In the initial complaint, LaMay argues that "Cannabis University was defamed and damaged in a public place by the Defendants: The Defendants' restraint of the plaintiff's speech violated the First Amendment rights of a corporation; and the Defendants' complaint and enforcement was subjective and inequitable."
The document goes on to stress that "the word 'cannabis' is not an obscene word," adding that "the people in the 'tailgating party,' including the owner of the vehicle, who are disabled, of color, and of a certain creed, were humiliated and shamed and retaliated against in a public place and clearly discriminated against."
As such, the complaint asks for a monetary reward and punitive damages in the hope that such payments will effectively "stop further discriminatory policies of the defendants against legal businesses and people of a certain color and creed and limited physical capabilities."

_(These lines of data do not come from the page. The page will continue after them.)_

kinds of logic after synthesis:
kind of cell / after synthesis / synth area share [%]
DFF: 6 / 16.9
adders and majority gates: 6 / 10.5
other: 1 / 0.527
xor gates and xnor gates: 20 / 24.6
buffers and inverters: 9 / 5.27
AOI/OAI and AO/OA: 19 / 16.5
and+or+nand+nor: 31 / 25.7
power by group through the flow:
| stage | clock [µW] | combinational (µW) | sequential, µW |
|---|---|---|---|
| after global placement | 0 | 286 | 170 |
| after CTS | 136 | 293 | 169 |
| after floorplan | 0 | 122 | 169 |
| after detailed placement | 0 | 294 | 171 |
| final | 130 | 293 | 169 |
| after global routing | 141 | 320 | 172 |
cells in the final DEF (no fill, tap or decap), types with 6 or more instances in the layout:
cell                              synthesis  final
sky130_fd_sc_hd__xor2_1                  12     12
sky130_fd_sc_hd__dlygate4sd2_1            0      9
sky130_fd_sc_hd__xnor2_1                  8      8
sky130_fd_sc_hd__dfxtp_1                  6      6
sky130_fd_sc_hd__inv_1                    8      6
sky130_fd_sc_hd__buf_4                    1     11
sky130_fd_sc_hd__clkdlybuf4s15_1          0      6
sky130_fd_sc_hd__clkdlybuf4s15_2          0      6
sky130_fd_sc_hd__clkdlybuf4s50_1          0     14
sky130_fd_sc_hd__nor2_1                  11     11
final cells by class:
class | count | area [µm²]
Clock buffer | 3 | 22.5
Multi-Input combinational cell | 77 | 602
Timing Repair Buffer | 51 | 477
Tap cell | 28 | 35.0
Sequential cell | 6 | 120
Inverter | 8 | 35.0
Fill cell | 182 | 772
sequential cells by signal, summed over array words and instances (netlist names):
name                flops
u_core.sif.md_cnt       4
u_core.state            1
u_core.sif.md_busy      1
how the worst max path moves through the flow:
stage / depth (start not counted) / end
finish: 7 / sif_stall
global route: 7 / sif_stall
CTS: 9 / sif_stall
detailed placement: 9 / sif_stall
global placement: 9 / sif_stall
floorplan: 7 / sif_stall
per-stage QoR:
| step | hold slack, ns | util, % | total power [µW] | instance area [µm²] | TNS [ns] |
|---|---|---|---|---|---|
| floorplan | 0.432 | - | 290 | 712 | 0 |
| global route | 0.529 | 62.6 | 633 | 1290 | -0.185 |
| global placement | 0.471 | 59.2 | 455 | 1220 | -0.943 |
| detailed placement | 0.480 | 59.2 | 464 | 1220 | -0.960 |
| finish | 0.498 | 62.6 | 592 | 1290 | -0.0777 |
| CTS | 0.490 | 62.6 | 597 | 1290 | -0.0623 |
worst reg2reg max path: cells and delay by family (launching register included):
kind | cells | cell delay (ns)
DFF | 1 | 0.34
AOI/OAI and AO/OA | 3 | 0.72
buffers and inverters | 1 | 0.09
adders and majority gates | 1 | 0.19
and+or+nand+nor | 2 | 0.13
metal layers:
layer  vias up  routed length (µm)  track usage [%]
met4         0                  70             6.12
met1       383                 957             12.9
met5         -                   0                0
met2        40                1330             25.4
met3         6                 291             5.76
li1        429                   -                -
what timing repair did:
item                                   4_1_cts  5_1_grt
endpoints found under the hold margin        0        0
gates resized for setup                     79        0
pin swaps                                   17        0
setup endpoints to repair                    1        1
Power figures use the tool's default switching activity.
**config.mk**
```make
export PLATFORM = sky130hd
export DESIGN_NAME = uart_tx_fifo
export DESIGN_NICKNAME = d
export VERILOG_FILES = /design/src/rtl/uart_tx_fifo.sv
export SDC_FILE = /design/constraint.sdc
export NUM_CORES = 1
export LEC_CHECK = 0
export ABC_AREA = 1
export CORE_UTILIZATION = 45
export CTS_CLUSTER_DIAMETER = 50
export CTS_CLUSTER_SIZE = 10
export DETAILED_ROUTE_END_ITERATION = 8
export GPL_ROUTABILITY_DRIVEN = 0
export PLACE_DENSITY = 0.65
export SLEW_MARGIN = 20
export SYNTH_ARGS = -nofsm -noshare
export SYNTH_HDL_FRONTEND = slang
export SYNTH_SLANG_ARGS = --single-unit
```
**constraint.sdc**
```tcl
create_clock -name clk -period 2.2 [get_ports clk]
set_clock_uncertainty 0.1 [all_clocks]
set_input_delay 0.33 -clock clk [delete_from_list [all_inputs] [get_ports clk]]
set_output_delay 0.33 -clock clk [all_outputs]
set_load 0.005 [all_outputs]
```
**src/rtl/uart_tx_fifo.sv**
```systemverilog
// Buffered UART transmitter: byte FIFO feeding an 8N1 serializer.
// Define PARITY_EN for 8E1 frames (even parity bit between data and stop).
module uart_tx_fifo #(
  parameter int CLK_DIV = 5208,
  parameter int ADDR_W  = 2
) (
  input  logic              clk,
  input  logic              rst,
  input  logic              tx_ready,
  input  logic [7:0]        tx_data,
  output logic              uart_tx,
  output logic              busy,
  output logic [ADDR_W:0]   fifo_count,
  output logic              overflow
);

  localparam int DEPTH = 1 << ADDR_W;
  localparam int CW    = (CLK_DIV > 2) ? $clog2(CLK_DIV) : 1;

  typedef enum logic [2:0] {
    S_IDLE,
    S_START,
    S_DATA,
`ifdef PARITY_EN
    S_PARITY,
`endif
    S_STOP
  } state_t;

  logic [7:0]        r_mem [DEPTH];
  logic [ADDR_W-1:0] r_wptr;
  logic [ADDR_W-1:0] r_rptr;
  logic [ADDR_W:0]   r_count;
  logic              r_ovf;
  state_t            r_state;
  logic [CW-1:0]     r_baud;
  logic [2:0]        r_bit;
  logic [7:0]        r_shift;
  logic              r_tx;
`ifdef PARITY_EN
  logic              r_par;
`endif

  logic       w_bit_end;
  logic       w_empty;
  logic       w_full;
  logic       w_pop;
  logic       w_push;
  logic [7:0] w_head;
  logic       w_line;

  assign w_bit_end = (r_baud == CW'(CLK_DIV - 1));
  assign w_empty   = (r_count == '0);
  assign w_full    = (r_count == (ADDR_W+1)'(DEPTH));
  assign w_head    = r_mem[r_rptr];
  // A full FIFO still takes a byte when the serializer frees a slot on the same edge.
  assign w_pop     = !w_empty &&
                     ((r_state == S_IDLE) ||
                      ((r_state == S_STOP) && w_bit_end));
  assign w_push    = tx_ready && (!w_full || w_pop);

  always_ff @(posedge clk) begin
    if (w_push) r_mem[r_wptr] <= tx_data;
  end

  always_ff @(posedge clk or negedge rst) begin
    if (!rst) begin
      r_wptr  <= '0;
      r_rptr  <= '0;
      r_count <= '0;
      r_ovf   <= 1'b0;
    end else begin
      if (w_push) r_wptr <= r_wptr + 1'b1;
      if (w_pop)  r_rptr <= r_rptr + 1'b1;
      unique case ({w_push, w_pop})
        2'b10:   r_count <= r_count + 1'b1;
        2'b01:   r_count <= r_count - 1'b1;
        default: r_count <= r_count;
      endcase
      if (tx_ready && !w_push) r_ovf <= 1'b1;
    end
  end

  always_comb begin
    w_line = 1'b1;
    unique case (r_state)
      S_START:  w_line = 1'b0;
      S_DATA:   w_line = r_shift[0];
`ifdef PARITY_EN
      S_PARITY: w_line = r_par;
`endif
      default:  w_line = 1'b1;
    endcase
  end

  // Line register lags the state by one cycle, so the start bit begins
  // the edge after the pop.
  always_ff @(posedge clk or negedge rst) begin
    if (!rst) begin
      r_state <= S_IDLE;
      r_baud  <= '0;
      r_bit   <= '0;
      r_shift <= '0;
      r_tx    <= 1'b1;
`ifdef PARITY_EN
      r_par   <= 1'b0;
`endif
    end else begin
      r_tx <= w_line;
      unique case (r_state)
        S_IDLE: begin
          if (w_pop) begin
            r_shift <= w_head;
`ifdef PARITY_EN
            r_par   <= ^w_head;
`endif
            r_baud  <= '0;
            r_bit   <= '0;
            r_state <= S_START;
          end
        end
        S_START: begin
          if (w_bit_end) begin
            r_baud  <= '0;
            r_state <= S_DATA;
          end else begin
            r_baud <= r_baud + 1'b1;
          end
        end
        S_DATA: begin
          if (w_bit_end) begin
            r_baud  <= '0;
            r_shift <= {1'b0, r_shift[7:1]};
            r_bit   <= r_bit + 1'b1;
            if (r_bit == 3'd7) begin
`ifdef PARITY_EN
              r_state <= S_PARITY;
`else
              r_state <= S_STOP;
`endif
            end
          end else begin
            r_baud <= r_baud + 1'b1;
          end
        end
`ifdef PARITY_EN
        S_PARITY: begin
          if (w_bit_end) begin
            r_baud  <= '0;
            r_state <= S_STOP;
          end else begin
            r_baud <= r_baud + 1'b1;
          end
        end
`endif
        S_STOP: begin
          if (w_bit_end) begin
            r_baud <= '0;
            if (w_pop) begin
              r_shift <= w_head;
`ifdef PARITY_EN
              r_par   <= ^w_head;
`endif
              r_bit   <= '0;
              r_state <= S_START;
            end else begin
              r_state <= S_IDLE;
            end
          end else begin
            r_baud <= r_baud + 1'b1;
          end
        end
        default: r_state <= S_IDLE;
      endcase
    end
  end

  assign uart_tx    = r_tx;
  assign busy       = (r_state != S_IDLE) | !w_empty;
  assign fifo_count = r_count;
  assign overflow   = r_ovf;

endmodule

```
==> summary.md, run 1 <==
| Metric | Value |
|---|---|
| Status | completed |
| Cell leakage power | 1.61 nW |
| Crit path max fanout | 4 |
| Yosys reg bits | 67 |
| Area growth syn-to-layout | 18.3% |
| Final Hold Viols | 0 |
| Final HPWL DP | 3990 um |
| Cell at the slowest stage of the critical path | dfrtp_1 |
| Setup violation total in the final timing report | 0 |
| Unrepaired setup endpoints after global routing | no |
| CTS Buf Count | 9 |
| Core area | 6530 sq um |
| Via count | 2286 |
| Initial core utilization | 0.477 |
| Ant diodes | 0 |
| Hold depth | 2 |
| Final period utilization | 0.920 |
| CP peak stage delay | 380 ps |
| Syn Inst Count | 308 |
| Clock latency on the worst-skew pair | 350 ps |
| IO buf count | 16 |
| Number of max-cap violations | 0 |
| Reg2reg end | fifo_count[2] |
| Hold EP | r_bit[1] |
| Worst reg2reg path startpoint | r_state[1] |
| ANT nets after route | 0 |
| Maximum root-to-sink buffer count | 2 |
| Slew margin rel. | 0.468 |
| Yosys cell types | 32 |
| Power after layout | 3.09 mW |
| Hold Crit Start | r_bit[1] |
| Final wirelength | 5920 um |
| Largest net degree at the start of global routing | 36 |
| Setup crit end kind | flop |
| Fmax | 494 MHz |
| First-pass DRT Iterations | 5 |
| Post-synth EDFFs | 32 |
| VDD IR-drop max | 0.525 mV |
| Post-synthesis net count | 331 |
| Synthesized area | 3120 sq um |
| Reg-to-reg slack, setup | 180 ps |
| Mapped Avg Cell Area | 10.1 sq um |
| Cell mode on critical path | inv_1 |
| Max-slew violations | 0 |
| Clock-pin slew on the worst setup and hold paths | 70 ps |
| CP arrival | 2210 ps |
| Initial antenna violation count | 0 |
| Die Ht | 85.2 um |
| Setup Total Neg Slack | 0 ps |
| Critical-path cell list | inv_2, ha_2, inv_2, buf_4, nand2_1, nand4_1, inv_1, fa_2, inv_1, nand4_1, nand3_1, nand2_1, inv_1 |
| Net count, final | 369 |
| # IOs | 17 |
| Filler cells | 570 |
| Total GRT Usage | 0.184 |
| Share of cells above drive strength 1 | 0.160 |
| Clk root buf | clkbuf_8 |
| Async SR Flop Fraction | 0.522 |
| Post-route DRC | 0 |
| Post-DP Area | 3430 sq um |
| H-tree depth | 3 |
| Drt via density | 5.34 |
| Detailed router's first-iteration violation count | 99 |
| CTS tree | done |
| FP Rows | 29 |
| Die width | 85.2 um |
| Final Critical Period | 2020 ps |
| Worst Tran Pin Value | 798 ps |
| Multi-input logic area | 1130 sq um |
| Critical Path Source Type | flop |
| Global-route wire length before repair | 10200 um |
| CP Data Required Time | 2390 ps |
| Die area | 7270 sq um |
| Syn. warnings | 0 |
| Crit path kind | reg2reg |
| Sequential cell area | 1840 sq um |
| Worst Hold Class | reg2reg |
| FF-to-FF path depth | 13 |
| Design Area, Final | 3690 sq um |
| GR Overflow Total | 0 |
| CTS sink count | 67 |
| Number of global-route vias before repair | 2180 |
| Wire per inst | 13.8 um |
| Power per standard cell area | 837 nW/um^2 |
| Most frequently used flop master after synthesis | dfrtp_1 |
| Post-synthesis sequential area ratio | 0.589 |
--- config.mk ---
export PLATFORM = sky130hd
export DESIGN_NAME = riscv_dmem_arbiter_flat
export DESIGN_NICKNAME = d
export VERILOG_FILES = /design/src/rtl/riscv_dmem_arbiter_if.sv /design/src/rtl/riscv_dmem_arbiter.sv /design/src/flat_wrapper.sv
export SDC_FILE = /design/constraint.sdc
export NUM_CORES = 1
export LEC_CHECK = 0
export CAP_MARGIN = 20
export CORE_MARGIN = 2
export CORE_UTILIZATION = 30
export CTS_CLUSTER_DIAMETER = 80
export CTS_CLUSTER_SIZE = 40
export DETAILED_ROUTE_END_ITERATION = 6
export GPL_ROUTABILITY_DRIVEN = 0
export PLACE_DENSITY = 0.65
export SYNTH_ARGS = -nofsm -noshare
export SYNTH_HDL_FRONTEND = slang
export SYNTH_SLANG_ARGS = --single-unit
--- constraint.sdc ---
create_clock -name clk -period 4 [get_ports clk]
set_clock_uncertainty 0.15 [all_clocks]
set_input_delay 0.8 -clock clk [delete_from_list [all_inputs] [get_ports clk]]
set_output_delay 0.8 -clock clk [all_outputs]
set_load 0.01 [all_outputs]
==> src/rtl/fb_wr_fifo.sv <==
// rtl/fb_wr_fifo.sv - small write FIFO buffering game-logic pixel writes
// Ports:
//   vga_clk, clrn : clock, async active-low reset
//   flush         : empties the FIFO; wins over push and pop in the same cycle
//   push, din     : store din when not full
//   pop, dout     : dout is the head entry; pop discards it when not empty
//   full, empty   : occupancy flags, decoded from the registered count
module fb_wr_fifo
  import fb_pkg::*;
(
  input  logic      vga_clk,
  input  logic      clrn,
  input  logic      flush,
  input  logic      push,
  input  wr_entry_t din,
  input  logic      pop,
  output wr_entry_t dout,
  output logic      full,
  output logic      empty
);

  localparam int PTR_W = $clog2(WFIFO_DEPTH);

  wr_entry_t        mem_q [WFIFO_DEPTH];
  logic [PTR_W-1:0] wptr_q, wptr_d;
  logic [PTR_W-1:0] rptr_q, rptr_d;
  logic [PTR_W:0]   cnt_q, cnt_d;
  logic             do_push, do_pop;

  assign full  = (cnt_q == (PTR_W+1)'(WFIFO_DEPTH));
  assign empty = (cnt_q == '0);
  assign dout  = mem_q[rptr_q];

  assign do_push = push & ~full & ~flush;
  assign do_pop  = pop & ~empty & ~flush;

  always_comb begin
    wptr_d = wptr_q;
    rptr_d = rptr_q;
    cnt_d  = cnt_q;
    if (flush) begin
      wptr_d = '0;
      rptr_d = '0;
      cnt_d  = '0;
    end else begin
      if (do_push) wptr_d = wptr_q + PTR_W'(1);
      if (do_pop)  rptr_d = rptr_q + PTR_W'(1);
      cnt_d = cnt_q + (PTR_W+1)'(do_push) - (PTR_W+1)'(do_pop);
    end
  end

  always_ff @(posedge vga_clk or negedge clrn) begin
    if (!clrn) begin
      wptr_q <= '0;
      rptr_q <= '0;
      cnt_q  <= '0;
    end else begin
      wptr_q <= wptr_d;
      rptr_q <= rptr_d;
      cnt_q  <= cnt_d;
    end
  end

  // Storage needs no reset: the count alone decides what is valid.
  always_ff @(posedge vga_clk) begin
    if (do_push) mem_q[wptr_q] <= din;
  end

endmodule
[src/rtl/scrambler_multilane.sv]
// scrambler_multilane: LANES independent self-synchronous scramblers
// (MODE=0) or descramblers (MODE=1) for polynomial 1 + x^POLY_LO + x^POLY_HI.
// Each lane keeps a POLY_HI-bit history and a saturating lock counter.
// Output is registered with 1-cycle latency. There is no backpressure.
// Optional feature macro: SCR_BYPASS_EN adds a `bypass` input. When bypass
// is high, data passes through with the lane mask applied and history and
// lock state are frozen.
module scrambler_multilane #(
   parameter int DATA_W  = 64,
   parameter int LANES   = 4,
   parameter int POLY_HI = 58,
   parameter int POLY_LO = 39,
   parameter int MODE    = 0
) (
   input  logic                      CLK,
   input  logic                      reset_n,
`ifdef SCR_BYPASS_EN
   input  logic                      bypass,
`endif
   input  logic                      in_valid,
   input  logic [LANES*DATA_W-1:0]   in_data,
   input  logic [LANES-1:0]          lane_en,
   input  logic                      seed_load,
   input  logic [POLY_HI-1:0]        seed_value,
   output logic                      out_valid,
   output logic [LANES*DATA_W-1:0]   out_data,
   output logic [LANES-1:0]          lane_locked
);

   localparam int CNT_W = $clog2(POLY_HI + 1);
   localparam int EXT_W = POLY_HI + DATA_W;
   localparam logic [CNT_W-1:0] CNT_FULL = CNT_W'(POLY_HI);

   logic byp;
`ifdef SCR_BYPASS_EN
   assign byp = bypass;
`else
   assign byp = 1'b0;
`endif

   // Process one lane word against a starting history.
   // The result is {post-word history, processed word}.
   // s[] is the stream laid out oldest-first: s[POLY_HI-1] is the most recent
   // history bit, and s[POLY_HI+k] is word bit k. Tap j for bit k is therefore
   // s[POLY_HI+k-j].
   function automatic logic [EXT_W-1:0] scr_word(input logic [DATA_W-1:0]  x,
                                                 input logic [POLY_HI-1:0] hist);
      logic [EXT_W-1:0]   s;
      logic [DATA_W-1:0]  y;
      logic [POLY_HI-1:0] h_new;
      s = '0;
      y = '0;
      for (int j = 0; j < POLY_HI; j++) s[POLY_HI-1-j] = hist[j];
      for (int k = 0; k < DATA_W; k++) begin
         y[k] = x[k] ^ s[POLY_HI+k-POLY_LO] ^ s[k];
         s[POLY_HI+k] = (MODE == 0) ? y[k] : x[k];
      end
      for (int j = 0; j < POLY_HI; j++) h_new[j] = s[EXT_W-1-j];
      return {h_new, y};
   endfunction

   // Add one word's worth of bits to the lock counter, saturating at POLY_HI.
   function automatic logic [CNT_W-1:0] sat_cnt(input logic [CNT_W-1:0] c);
      int n;
      n = int'(c) + DATA_W;
      if (n > POLY_HI) n = POLY_HI;
      return CNT_W'(n);
   endfunction

   logic [POLY_HI-1:0]       hist_q [LANES];
   logic [POLY_HI-1:0]       hist_d [LANES];
   logic [CNT_W-1:0]         cnt_q  [LANES];
   logic [CNT_W-1:0]         cnt_d  [LANES];
   logic [LANES*DATA_W-1:0]  data_d;
   logic [LANES-1:0]         lock_d;
   logic [LANES*DATA_W-1:0]  data_p1;
   logic [LANES-1:0]         lock_p1;
   logic                     vld_p1;
   logic [EXT_W-1:0]         res;
   logic                     seed_en;

   // Per-lane next-state: processed word, new history, lock counter.
   always_comb begin
      data_d  = data_p1;
      lock_d  = '0;
      res     = '0;
      seed_en = 1'b0;
      for (int l = 0; l < LANES; l++) begin
         hist_d[l] = hist_q[l];
         cnt_d[l]  = cnt_q[l];
         seed_en   = seed_load && lane_en[l];
         // A seed loaded alongside a word becomes that word's history.
         res = scr_word(in_data[l*DATA_W +: DATA_W],
                        seed_en ? seed_value : hist_q[l]);
         if (in_valid) begin
            if (byp) begin
               data_d[l*DATA_W +: DATA_W] = lane_en[l] ? in_data[l*DATA_W +: DATA_W] : '0;
            end else if (lane_en[l]) begin
               data_d[l*DATA_W +: DATA_W] = res[DATA_W-1:0];
               hist_d[l] = res[EXT_W-1:DATA_W];
               cnt_d[l]  = seed_en ? CNT_FULL : sat_cnt(cnt_q[l]);
            end else begin
               data_d[l*DATA_W +: DATA_W] = '0;
               cnt_d[l] = '0;
            end
         end
         // A seed loaded with no word processed is stored as-is.
         if (seed_en && !(in_valid && !byp)) begin
            hist_d[l] = seed_value;
            cnt_d[l]  = CNT_FULL;
         end
         lock_d[l] = (cnt_d[l] == CNT_FULL);
      end
   end

   // Output stage and lane state registers.
   always_ff @(posedge CLK or negedge reset_n) begin
      if (!reset_n) begin
         vld_p1  <= 1'b0;
         data_p1 <= '0;
         lock_p1 <= '0;
         hist_q  <= '{default: '0};
         cnt_q   <= '{default: '0};
      end else begin
         vld_p1  <= in_valid;
         data_p1 <= data_d;
         lock_p1 <= lock_d;
         hist_q  <= hist_d;
         cnt_q   <= cnt_d;
      end
   end

   assign out_valid   = vld_p1;
   assign out_data    = data_p1;
   assign lane_locked = lock_p1;

endmodule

These passages are absent from LaMay's amended complaint, which instead offers a series of new arguments.
In an e-mail to Westword, LaMay writes that the first lawsuit was "emotionally driven and amateurish." She believes the new complaint is likelier to get the team's attention, and it does indeed take a memorable tack.
The first claim for relief focuses on the assertion that the treatment of the Cannabis University vehicle disparaged LaMay's business. An excerpt reads, "Not only has the Plaintiff incurred the direct intellectual damage to its business interests, the value of which can not, nor need not be determined by this Court on the occasions in this dispute, but the malicious business policy of the Defendants effects all legal Colorado cannabis growers, manufacturers and sellers...at all future Denver Broncos home games."
The second claim, meanwhile, suggests that the actions violated Colorado statutes against disparaging homegrown food materials. Here's the statute in question:
It is unlawful for any person, firm, partnership, association, or corporation or any servant, agent, employee, or officer thereof to destroy or cause to be destroyed, or to permit to decay or to become unfit for use or consumption, or to take, send, or cause to be transported out of this state so to be destroyed or permitted to decay, or knowingly to make any materially false statement, for the purpose of maintaining prices or establishing higher prices for the same, or for the purpose of limiting or diminishing the quantity thereof available for market, or for the purpose of procuring, or aiding in procuring, or establishing, or maintaining a monopoly in such articles or products, or for the purpose of in any manner restraining trade, any fruits, vegetables, grain, meats, or other articles or products ordinarily grown, raised, produced, or used in any manner or to any extent as food for human beings or for domestic animal.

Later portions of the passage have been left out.